WordPress has released version 6.4.2 with a patch for a critical security flaw that could be exploited by threat actors by combining it with another bug to execute arbitrary PHP code on vulnerable sites.

“A remote code execution vulnerability that is not directly exploitable in core; however, the security team feels that there is a potential for high severity when combined with some plugins, especially in multisite installations,” WordPress said.

According to WordPress security company Wordfence, the issue is rooted in the WP_HTML_Token class that was introduced in version 6.4 to improve HTML parsing in the block editor.

A threat actor with the ability to exploit a PHP object injection vulnerability present in any other plugin or theme to chain the two issues to execute arbitrary code and seize control of the targeted site.
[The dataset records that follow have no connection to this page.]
==> src/rtl/dma_seq_pkg.sv <==
package dma_seq_pkg;

    typedef enum logic [2:0] {
        ST_IDLE   = 3'd0,
        ST_LOAD   = 3'd1,
        ST_RUN    = 3'd2,
        ST_STATUS = 3'd3,
        ST_ERROR  = 3'd4
    } seq_state_e;

    typedef struct packed {
        seq_state_e state;
        logic       valid;
        logic       dir;
        logic       pause;
        logic       done;
        logic       err;
        logic       busy;
    } ctrl_regs_t;

endpackage

==> src/rtl/dma_seq_chan.sv <==
module dma_seq_chan #(
    parameter int ADDR_W     = 32,
    parameter int LEN_W      = 16,
    parameter int BEAT_BYTES = 4
) (
    input  logic              clk,
    input  logic              rst_n,
    input  logic              load_i,
    input  logic [ADDR_W-1:0] start_addr_i,
    input  logic [LEN_W-1:0]  len_i,
    input  logic              enable_i,
    input  logic              ack_i,
    output logic              req_o,
    output logic [ADDR_W-1:0] addr_o,
    output logic [LEN_W-1:0]  remain_o,
    output logic              empty_o
);

    localparam logic [ADDR_W-1:0] ADDR_STEP = ADDR_W'(BEAT_BYTES);
    localparam logic [LEN_W-1:0]  LEN_STEP  = LEN_W'(BEAT_BYTES);

    typedef struct packed {
        logic [ADDR_W-1:0] addr;
        logic [LEN_W-1:0]  remain;
    } chan_regs_t;

    chan_regs_t r_d, r_q;

    always_comb begin
        r_d = r_q;
        if (load_i) begin
            r_d.addr   = start_addr_i;
            r_d.remain = len_i;
        end else if (ack_i && req_o) begin
            r_d.addr   = r_q.addr + ADDR_STEP;
            r_d.remain = (r_q.remain > LEN_STEP) ? (r_q.remain - LEN_STEP) : '0;
        end
    end

    always_ff @(posedge clk or negedge rst_n) begin
        if (!rst_n) r_q <= '0;
        else        r_q <= r_d;
    end

    assign empty_o  = (r_q.remain == '0);
    assign req_o    = enable_i && !empty_o;
    assign addr_o   = r_q.addr;
    assign remain_o = r_q.remain;

    p_addr_step_r6: assert property (@(posedge clk) disable iff (!rst_n)
        (ack_i && req_o && !load_i) |=> (addr_o == $past(addr_o) + ADDR_STEP));

endmodule

==> src/rtl/dma_seq_occ.sv <==
module dma_seq_occ #(
    parameter int DEPTH = 4
) (
    input  logic clk,
    input  logic rst_n,
    input  logic clr_i,
    input  logic inc_i,
    input  logic dec_i,
    output logic room_o,
    output logic avail_o
);

    localparam int OCC_W = $clog2(DEPTH + 1);
    localparam logic [OCC_W-1:0] OCC_MAX = OCC_W'(DEPTH);

    logic [OCC_W-1:0] occ_d, occ_q;

    always_comb begin
        occ_d = occ_q;
        if (clr_i)               occ_d = '0;
        else if (inc_i && !dec_i) occ_d = occ_q + 1'b1;
        else if (dec_i && !inc_i) occ_d = occ_q - 1'b1;
    end

    always_ff @(posedge clk or negedge rst_n) begin
        if (!rst_n) occ_q <= '0;
        else        occ_q <= occ_d;
    end

    assign room_o  = (occ_q < OCC_MAX);
    assign avail_o = (occ_q != '0);

    p_no_overflow_r7: assert property (@(posedge clk) disable iff (!rst_n)
        occ_q <= OCC_MAX);
    p_no_underflow_r7: assert property (@(posedge clk) disable iff (!rst_n)
        (dec_i && !inc_i && !clr_i) |-> (occ_q != '0));

endmodule

==> src/rtl/dma_seq_ctrl.sv <==
module dma_seq_ctrl
    import dma_seq_pkg::*;
(
    input  logic       clk,
    input  logic       rst_n,
    input  logic       desc_set_i,
    input  logic       desc_dir_i,
    input  logic       pause_i,
    input  logic       drain_empty_i,
    input  logic       run_err_i,
    output seq_state_e state_o,
    output logic       load_o,
    output logic       run_o,
    output logic       dir_o,
    output logic       valid_o,
    output logic       done_o,
    output logic       err_o,
    output logic       busy_o
);

    ctrl_regs_t r_d, r_q;
    logic       load_d;

    always_comb begin
        r_d    = r_q;
        load_d = 1'b0;
        r_d.pause = pause_i;
        if (desc_set_i) r_d.valid = 1'b1;
        unique case (r_q.state)
            ST_IDLE: begin
                if (r_q.valid) begin
                    load_d    = 1'b1;
                    r_d.state = ST_LOAD;
                    r_d.valid = desc_set_i;
                    r_d.dir   = desc_dir_i;
                    r_d.done  = 1'b0;
                    r_d.err   = 1'b0;
                    r_d.busy  = 1'b1;
                end
            end
            ST_LOAD: begin
                r_d.state = drain_empty_i ? ST_ERROR : ST_RUN;
            end
            ST_RUN: begin
                if (run_err_i)          r_d.state = ST_ERROR;
                else if (drain_empty_i) r_d.state = ST_STATUS;
            end
            ST_STATUS: begin
                r_d.state = ST_IDLE;
                r_d.done  = 1'b1;
                r_d.busy  = 1'b0;
            end
            ST_ERROR: begin
                r_d.state = ST_IDLE;
                r_d.err   = 1'b1;
                r_d.busy  = 1'b0;
            end
            default: r_d.state = ST_IDLE;
        endcase
    end

    always_ff @(posedge clk or negedge rst_n) begin
        if (!rst_n) begin
            r_q       <= '0;
            r_q.state <= ST_IDLE;
        end else begin
            r_q <= r_d;
        end
    end

    assign state_o = r_q.state;
    assign load_o  = load_d;
    assign run_o   = (r_q.state == ST_RUN) && !r_q.pause;
    assign dir_o   = r_q.dir;
    assign valid_o = r_q.valid;
    assign done_o  = r_q.done;
    assign err_o   = r_q.err;
    assign busy_o  = r_q.busy;

    p_idle_hold_r2: assert property (@(posedge clk) disable iff (!rst_n)
        (r_q.state == ST_IDLE && !r_q.valid) |=> (r_q.state == ST_IDLE));
    p_load_clears_flag_r3: assert property (@(posedge clk) disable iff (!rst_n)
        (r_q.state == ST_IDLE && r_q.valid && !desc_set_i) |=> (r_q.state == ST_LOAD && !r_q.valid && r_q.busy));
    p_zero_len_r10: assert property (@(posedge clk) disable iff (!rst_n)
        (r_q.state == ST_LOAD && drain_empty_i) |=> (r_q.state == ST_ERROR));
    p_run_exit_r8: assert property (@(posedge clk) disable iff (!rst_n)
        (r_q.state == ST_RUN && drain_empty_i && !run_err_i) |=> (r_q.state == ST_STATUS));

endmodule

==> src/rtl/dma_seq_top.sv <==
module dma_seq_top
    import dma_seq_pkg::*;
#(
    parameter int ADDR_W     = 32,
    parameter int LEN_W      = 16,
    parameter int BEAT_BYTES = 4,
    parameter int BUF_BEATS  = 4
) (
    input  logic              clk,
    input  logic              rst_n,
    input  logic              desc_set_i,
    input  logic [ADDR_W-1:0] desc_src_i,
    input  logic [ADDR_W-1:0] desc_dst_i,
    input  logic [LEN_W-1:0]  desc_len_i,
    input  logic              desc_dir_i,
    input  logic              pause_i,
    output logic              desc_valid_o,
    output logic              mtx_req_o,
    output logic              mtx_we_o,
    output logic [ADDR_W-1:0] mtx_addr_o,
    input  logic              mtx_done_i,
    input  logic              mtx_err_i,
    output logic              brg_req_o,
    output logic              brg_we_o,
    output logic [ADDR_W-1:0] brg_addr_o,
    input  logic              brg_done_i,
    input  logic              brg_err_i,
    output logic              stat_done_o,
    output logic              stat_err_o,
    output logic              stat_busy_o,
    output logic [2:0]        dbg_state_o,
    output logic [LEN_W-1:0]  dbg_remain_o
);

    seq_state_e        state;
    logic              load, run, dir;
    logic              room, avail;
    logic              fill_req, drain_req, fill_ack, drain_ack;
    logic              fill_empty, drain_empty, run_err;
    logic [ADDR_W-1:0] fill_addr, drain_addr;
    logic [LEN_W-1:0]  fill_remain, drain_remain;

    dma_seq_ctrl u_ctrl (
        .clk           (clk),
        .rst_n         (rst_n),
        .desc_set_i    (desc_set_i),
        .desc_dir_i    (desc_dir_i),
        .pause_i       (pause_i),
        .drain_empty_i (drain_empty),
        .run_err_i     (run_err),
        .state_o       (state),
        .load_o        (load),
        .run_o         (run),
        .dir_o         (dir),
        .valid_o       (desc_valid_o),
        .done_o        (stat_done_o),
        .err_o         (stat_err_o),
        .busy_o        (stat_busy_o)
    );

    dma_seq_chan #(.ADDR_W(ADDR_W), .LEN_W(LEN_W), .BEAT_BYTES(BEAT_BYTES)) u_fill (
        .clk          (clk),
        .rst_n        (rst_n),
        .load_i       (load),
        .start_addr_i (desc_src_i),
        .len_i        (desc_len_i),
        .enable_i     (run && room),
        .ack_i        (fill_ack),
        .req_o        (fill_req),
        .addr_o       (fill_addr),
        .remain_o     (fill_remain),
        .empty_o      (fill_empty)
    );

    dma_seq_chan #(.ADDR_W(ADDR_W), .LEN_W(LEN_W), .BEAT_BYTES(BEAT_BYTES)) u_drain (
        .clk          (clk),
        .rst_n        (rst_n),
        .load_i       (load),
        .start_addr_i (desc_dst_i),
        .len_i        (desc_len_i),
        .enable_i     (run && avail),
        .ack_i        (drain_ack),
        .req_o        (drain_req),
        .addr_o       (drain_addr),
        .remain_o     (drain_remain),
        .empty_o      (drain_empty)
    );

    dma_seq_occ #(.DEPTH(BUF_BEATS)) u_occ (
        .clk     (clk),
        .rst_n   (rst_n),
        .clr_i   (load),
        .inc_i   (fill_ack),
        .dec_i   (drain_ack),
        .room_o  (room),
        .avail_o (avail)
    );

    // Direction 1: fill on the bridge port, drain on the matrix port.
    always_comb begin
        if (dir) begin
            brg_req_o  = fill_req;
            brg_we_o   = 1'b0;
            brg_addr_o = fill_addr;
            mtx_req_o  = drain_req;
            mtx_we_o   = 1'b1;
            mtx_addr_o = drain_addr;
            fill_ack   = fill_req && brg_done_i;
            drain_ack  = drain_req && mtx_done_i;
        end else begin
            mtx_req_o  = fill_req;
            mtx_we_o   = 1'b0;
            mtx_addr_o = fill_addr;
            brg_req_o  = drain_req;
            brg_we_o   = 1'b1;
            brg_addr_o = drain_addr;
            fill_ack   = fill_req && mtx_done_i;
            drain_ack  = drain_req && brg_done_i;
        end
    end

    assign run_err      = (mtx_req_o && mtx_err_i) || (brg_req_o && brg_err_i);
    assign dbg_state_o  = state;
    assign dbg_remain_o = drain_remain;

    p_quiet_outside_run_r9: assert property (@(posedge clk) disable iff (!rst_n)
        (state != ST_RUN) |-> (!mtx_req_o && !brg_req_o));
    p_err_path_r9: assert property (@(posedge clk) disable iff (!rst_n)
        (state == ST_RUN && run_err) |=> (state == ST_ERROR));
    p_pause_r11: assert property (@(posedge clk) disable iff (!rst_n)
        pause_i |=> (!mtx_req_o && !brg_req_o));
    p_done_drained_r8: assert property (@(posedge clk) disable iff (!rst_n)
        $rose(stat_done_o) |-> (dbg_remain_o == '0));
    p_fill_not_behind_r7: assert property (@(posedge clk) disable iff (!rst_n)
        (state == ST_RUN) |-> (fill_remain <= drain_remain || fill_empty));

endmodule

==> config.mk <==
export PLATFORM = sky130hd
export DESIGN_NAME = dma_seq_top
export DESIGN_NICKNAME = d
export VERILOG_FILES = /design/src/rtl/dma_seq_pkg.sv /design/src/rtl/dma_seq_chan.sv /design/src/rtl/dma_seq_occ.sv /design/src/rtl/dma_seq_ctrl.sv /design/src/rtl/dma_seq_top.sv
export SDC_FILE = /design/constraint.sdc
export NUM_CORES = 1
export LEC_CHECK = 0
export ABC_AREA = 1
export BUFFER_PORTS_ARGS = -buffer_cell sky130_fd_sc_hd__buf_2
export CAP_MARGIN = 5
export CORE_ASPECT_RATIO = 1.1
export CORE_MARGIN = 1.5
export CORE_UTILIZATION = 40
export DETAILED_ROUTE_END_ITERATION = 6
export PLACE_DENSITY = 0.64
export REMOVE_ABC_BUFFERS = 1
export SLEW_MARGIN = 20
export SYNTH_ARGS = -nofsm -noshare
export SYNTH_HDL_FRONTEND = slang
export SYNTH_SLANG_ARGS = --single-unit
==> constraint.sdc <==
create_clock -name clk -period 2.41 [get_ports clk]
set_clock_uncertainty 0.15 [all_clocks]
set_input_delay 0.241 -clock clk [delete_from_list [all_inputs] [get_ports clk]]
set_output_delay 0.241 -clock clk [all_outputs]
set_load 0.01 [all_outputs]
After elaboration in Yosys (flattened, before gate mapping)
Cells that the tools add are included.
- input port bits: 89
- word-level logic and storage cells: 94
- flip-flop bits (word level): 108
- eq/ne operators: 6
- order comparisons: 3
- mux-type cells: 30
- reduce and logical (&&, ||, !) cells: 37
- $add $sub $neg: 6
- operator list (cell ; count):
    two-way mux 48 bit ; 4
    adder 32 x 3 -> 32 bit (second input constant) ; 2
    two-way mux 32 bit ; 2
    > comparator 16 x 3 -> 1 bit (second input constant) ; 2
    logical NOT 16 bit ; 2
    two-way mux 16 bit ; 2
    subtractor 16 x 3 -> 16 bit (second input constant) ; 2
    two-way mux 3 bit ; 7
    logical AND 1 bit ; 15
    AND reduction 2 bit ; 5
    nonzero test 2 bit ; 5
    two-way mux 1 bit ; 9
    one-hot mux 3 bit (3 select lines) ; 1
    equality test 3 x 2 -> 1 bit (second input constant) ; 2
    one-hot mux 1 bit (2 select lines) ; 3
    nonzero test 3 bit ; 2
    logical NOT 1 bit ; 5
    two-way mux 5 bit ; 1
    adder 3 x 1 -> 3 bit (second input constant) ; 1
    equality test 3 x 1 -> 1 bit (second input constant) ; 1
    equality test 3 bit (second input constant) ; 1
    logical NOT 3 bit ; 1
    less-than comparator 3 bit (second input constant) ; 1
    inequality test 3 x 2 -> 1 bit (second input constant) ; 1
    other kinds (5) ; 5

Depth between registers and ports, before layout
- depth after elaboration: 11
- mapped depth: 15
- gate-level depth less buffers: 15

Cells and area by module
Synthesis repeated with hierarchy kept, for this count alone.
- cell total of the unflattened synthesis: 1379
- area total of the unflattened synthesis: 8550.7 um^2
- by module, submodules not included (module ; area an instance (um^2) ; times used ; cells each):
    dma_seq_chan ; 3514.6 ; 2 ; 554
    dma_seq_top ; 870.8 ; 1 ; 192
    dma_seq_ctrl ; 429.2 ; 1 ; 49
    dma_seq_occ ; 221.5 ; 1 ; 30

Worst setup path after synthesis
Ideal clock, no wire load.
- path type: reg2reg
- start point: reg u_drain.r_q (netlist bit u_drain.remain_o[2])
- end point: reg u_occ.occ_q[2]
- setup slack: -0.015 ns
- arrival: 2.158 ns
- library setup time: 0.117 ns
- clock period less this slack: 2.425 ns
- cell stages (with the launch flop): 16
- path buffers: 0
- cells stage by stage: dfrtp_1 -> inv_1 -> ha_1 -> nand3_1 -> nor2_1 -> nand2_2 -> nand2_2 -> nor2_4 -> inv_4 -> nand2_1 -> inv_1 -> fa_1 -> xnor2_1 -> or2_0 -> nand3_1 -> nand2_1
- word-level cells in the longest chain between the ends: 9
- elaborated cells between the ends (all ways): 12
- those cells by class: mux (3); reduce/logical (9)
- ends and longest elaborated chain (what ; line ; text):
    start, declared ; dma_seq_chan.sv:27 ; chan_regs_t r_d, r_q;
    start signal, assigned ; dma_seq_chan.sv:42 ; else r_q <= r_d;
    logical NOT 16 bit * ; dma_seq_chan.sv:45 ; assign empty_o = (r_q.remain == '0);
    logical NOT 1 bit * ; dma_seq_chan.sv:46 ; assign req_o = enable_i && !empty_o;
    logical AND 1 bit * ; dma_seq_chan.sv:46 ;
    logical AND 1 bit (on tied branches) ; dma_seq_top.sv:118, dma_seq_top.sv:109 ;
    two-way mux 1 bit * ; dma_seq_top.sv:101 ; if (dir) begin
    logical NOT 1 bit ; dma_seq_occ.sv:21 ; else if (inc_i && !dec_i) occ_d = occ_q + 1'b1;
    logical AND 1 bit ; dma_seq_occ.sv:21 ;
    two-way mux 3 bit ; dma_seq_occ.sv:21 ;
    two-way mux 3 bit ; dma_seq_occ.sv:20 ; if (clr_i) occ_d = '0;
    end signal, assigned ; dma_seq_occ.sv:26 ; if (!rst_n) occ_q <= '0;
    end signal, assigned ; dma_seq_occ.sv:27 ; else occ_q <= occ_d;
    end, declared ; dma_seq_occ.sv:16 ; logic [OCC_W-1:0] occ_d, occ_q;
Every way passes the cells marked *; elsewhere a longest branch is shown, timed or not.
A chain may end at the register's enable or synchronous reset.

Worst setup path after layout
Same ends and word-level chain as after synthesis.

==> impl_metrics.ini <==
[drt]
drt_pass1_iterations = 5
drc = 0
detail-route-antenna-nets = 0
drt-total-wl_um = 28400
dr.first_iter.drc_count = 651
met3_wirelength_um = 1990
route.top_layer_used = met5
vias = 8859
met1Wirelength_um = 11900
routedWlPerCell_um = 17.0
met2RoutedLength_um = 13300
via_per_instance_ratio = 5.31

[setup_path]
critical_path.slowest_cell = sky130_fd_sc_hd__dfrtp_1
worstPathMaxFanout = 3
cp_slowest_stage_delay_ns = 0.38
critical_path.endpoint_type = flip-flop
signal_arrival_time_at_the_worst_endpoint_ns = 2.37
cp.buffers_inverters = 3
required_ns = 2.51
worst_path_dominant_cell_family = simple AND/OR/NAND/NOR gates
worstSetupStartpointType = flip-flop
cp_cell_sequence = inv_1 > ha_1 > nand3_1 > nor2_1 > nand2_2 > nand2_2 > nor2_4 > inv_4 > nand2_1 > inv_1 > fa_2 > xnor2_1 > or2_0 > nand3_1 > nand2_1
crit_start = u_drain.remain_o[2]
timing.reg2reg.setup_slack_ns = 0.15
worstSetupPathType = flip-flop to flip-flop
crit-reg2reg-launch = u_drain.remain_o[2]

[pwr]
cellInternalPower_w = 0.00700
power.share.switching_pct = 52.8
cellPowerDensity_nw_per_um2 = 1500
p_switching_w = 0.00781
clockPowerShare_pct = 11.5
static-leakage-power_nw = 4.81
combinationalPowerShare_pct = 62.7
seqPwrFrac_pct = 25.8
vdd_ir_drop_max_mv = 0.920

[sta]
fin_hold_ws_ns = -0.00459
final_setup_violation_count = 0
grt_setup_unrepaired = yes
pnr_worst_setup_slack_ns = 0.147
timing_hold_violations_final = 1
max_slew.worst_pin.slew_ns = 0.606
fmax_mhz = 442
final_min_period_over_clock_period_pct = 93.9
layout_min_cycle_time_ns = 2.26
slew_headroom_pct = 59.6
slew_violations = 0
setup_total_negative_slack_ns = 0

[clock_tree]
htree_num_levels = 3
cts_tree = built
clock-sinks = 108
cts_root_buf = sky130_fd_sc_hd__clkbuf_16
path_clk_slew_ns = 0.08
clk-insertion-delay-late_ns = 0.37
numCtsBuffers = 9
cts_buffer_depth = 2

[logic_synthesis]
ys_types = 43
yosys_warns = 0
synthCells = 1204
dominant_combinational_cell_family_by_area_after_synthesis = simple AND/OR/NAND/NOR gates
syn-mean-instance-area_um2 = 6.67
post_synth_xor_area_fraction_pct = 3.93
synth_ff_type = sky130_fd_sc_hd__dfrtp_1
synth_compound_gate_area_share_pct = 15.4
synth_edf_count = 0
synth-adder-area-share_pct = 1.50
post_synth_mux_area_share_pct = 0
synth.yosys.seq_area_share_pct = 33.7
synth.cell_area_um2 = 8030
synth_async_sr_flop_share_pct = 100
total_of_flip_flops_plus_latches_after_synthesis = 108
synth_simple_gate_area_share_pct = 35.0

[final_layout]
final_layout_size_suffix_gt1_share_pct = 20.3
layout.nets = 1508
syn2layout_area_growth_pct = 23.4
mostFrequentLayoutCell = sky130_fd_sc_hd__nand2_1
final_cell_count_no_fill = 1668
final_core_utilization_pct = 50.2
mostFrequentLayoutCells = 342 x sky130_fd_sc_hd__nand2_1, 178 x sky130_fd_sc_hd__buf_2, 129 x sky130_fd_sc_hd__o21ai_0, 126 x sky130_fd_sc_hd__nor2_1, 123 x sky130_fd_sc_hd__inv_1

[flow_run]
timing.max_cap.violations = 0

[die]
start_util_pct = 40.7
placement_rows = 54
placeable_area_um2 = 19700
die_width_um = 138
die_area_um2 = 20900
ioPinCount = 180
die_h_um = 152

[run_status]
violated_checks = negative hold slack
outcome = complete, but fails checks

[global_route]
grt_first_pass_wirelength_um = 44900
track_usage_pct = 27.4
globalRouteOverflowTotal = 0
grt_pass1_vias = 8517
grt_start_max_net_pins = 121
grt_antenna_before_repair = 3

[placed_design]
dp_worst_setup_slack_ns = 0.0992
dpl_cells = 1624
port-buffer-count = 179
hpwl_um = 21600
gp_congestion = 0.928

[worst_hold_path]
hold_path_startpoint = desc_dst_i[7]
hp-class = input pin to flip-flop
==> state kept, by name, indices dropped and copies added, names as in the netlist, 3 cells and up <==
| signal | count |
|---|---|
| u_drain.addr_o | 32 |
| u_fill.addr_o | 32 |
| u_drain.remain_o | 16 |
| u_fill.remain_o | 16 |
| u_ctrl.state_o | 3 |
| u_occ.occ_q | 3 |
==> timing repair <==
| action | in CTS | in global routing |
|---|---|---|
| buffers inserted | 0 | 3 |
| endpoints found under the setup margin | 0 | 12 |
| endpoints found under the hold margin | 62 | 0 |
| hold buffers | 24 | 0 |
| resized for setup | 0 | 3 |
==> Yosys cell counts (3+ instances only) <==
cell                         n  area [um^2]
sky130_fd_sc_hd__nor2_2      8         50.1
sky130_fd_sc_hd__nand3_1   100          500
sky130_fd_sc_hd__nand4_1    20          125
sky130_fd_sc_hd__dfrtp_1   108         2700
sky130_fd_sc_hd__xor2_1     27          236
sky130_fd_sc_hd__a31oi_1     6         37.5
sky130_fd_sc_hd__nor3b_1     5         37.5
sky130_fd_sc_hd__buf_8       4         60.1
sky130_fd_sc_hd__nor3_1     35          175
sky130_fd_sc_hd__o21ai_2     4         35.0
sky130_fd_sc_hd__buf_2      12         60.1
sky130_fd_sc_hd__buf_4       4         30.0
sky130_fd_sc_hd__a32oi_1     3         26.3
sky130_fd_sc_hd__buf_6       8         90.1
sky130_fd_sc_hd__o211ai_1   21          158
sky130_fd_sc_hd__o21ai_0   129          646
sky130_fd_sc_hd__xnor2_1     9         78.8
sky130_fd_sc_hd__a21oi_1     4         20.0
sky130_fd_sc_hd__inv_4       3         18.8
sky130_fd_sc_hd__inv_2       3         11.3
sky130_fd_sc_hd__nand2_2     4         25.0
sky130_fd_sc_hd__o22ai_1    11         68.8
sky130_fd_sc_hd__nor2_1    126          473
sky130_fd_sc_hd__nand2_1   343         1290
sky130_fd_sc_hd__nor2_4      6         67.6
sky130_fd_sc_hd__o21ai_1    24          120
sky130_fd_sc_hd__ha_1        8          100
sky130_fd_sc_hd__inv_1     123          462
sky130_fd_sc_hd__o211ai_2    5         62.6
sky130_fd_sc_hd__clkbuf_1   23         86.3
==> power groups by stage <==
stage	combinational, W	sequential, W	clock, W
6_report	0.00929	0.00383	0.00170
5_1_grt	0.0103	0.00396	0.00179
4_1_cts	0.00924	0.00381	0.00171
3_5_place_dp	0.00916	0.00384	0
3_3_place_gp	0.00907	0.00380	0
2_1_floorplan	0.00542	0.00375	0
“If a POP [property-oriented programming] chain is present via an additional plugin or theme installed on the target system, it could allow the attacker to delete arbitrary files, retrieve sensitive data, or execute code,” Wordfence noted previously in September 2023.

In a similar advisory released by Patchstack, the company said an exploitation chain has been made available on GitHub as of November 17 and added to the PHP Generic Gadget Chains (PHPGGC) project. It’s recommended that users manually check their sites to ensure that it’s updated to the latest version.

“If you are a developer and any of your projects contain function calls to the unserialize function, we highly recommend you swap this with something else, such as JSON encoding/decoding using the json_encode and json_decode PHP functions,” Patchstack CTO Dave Jong said.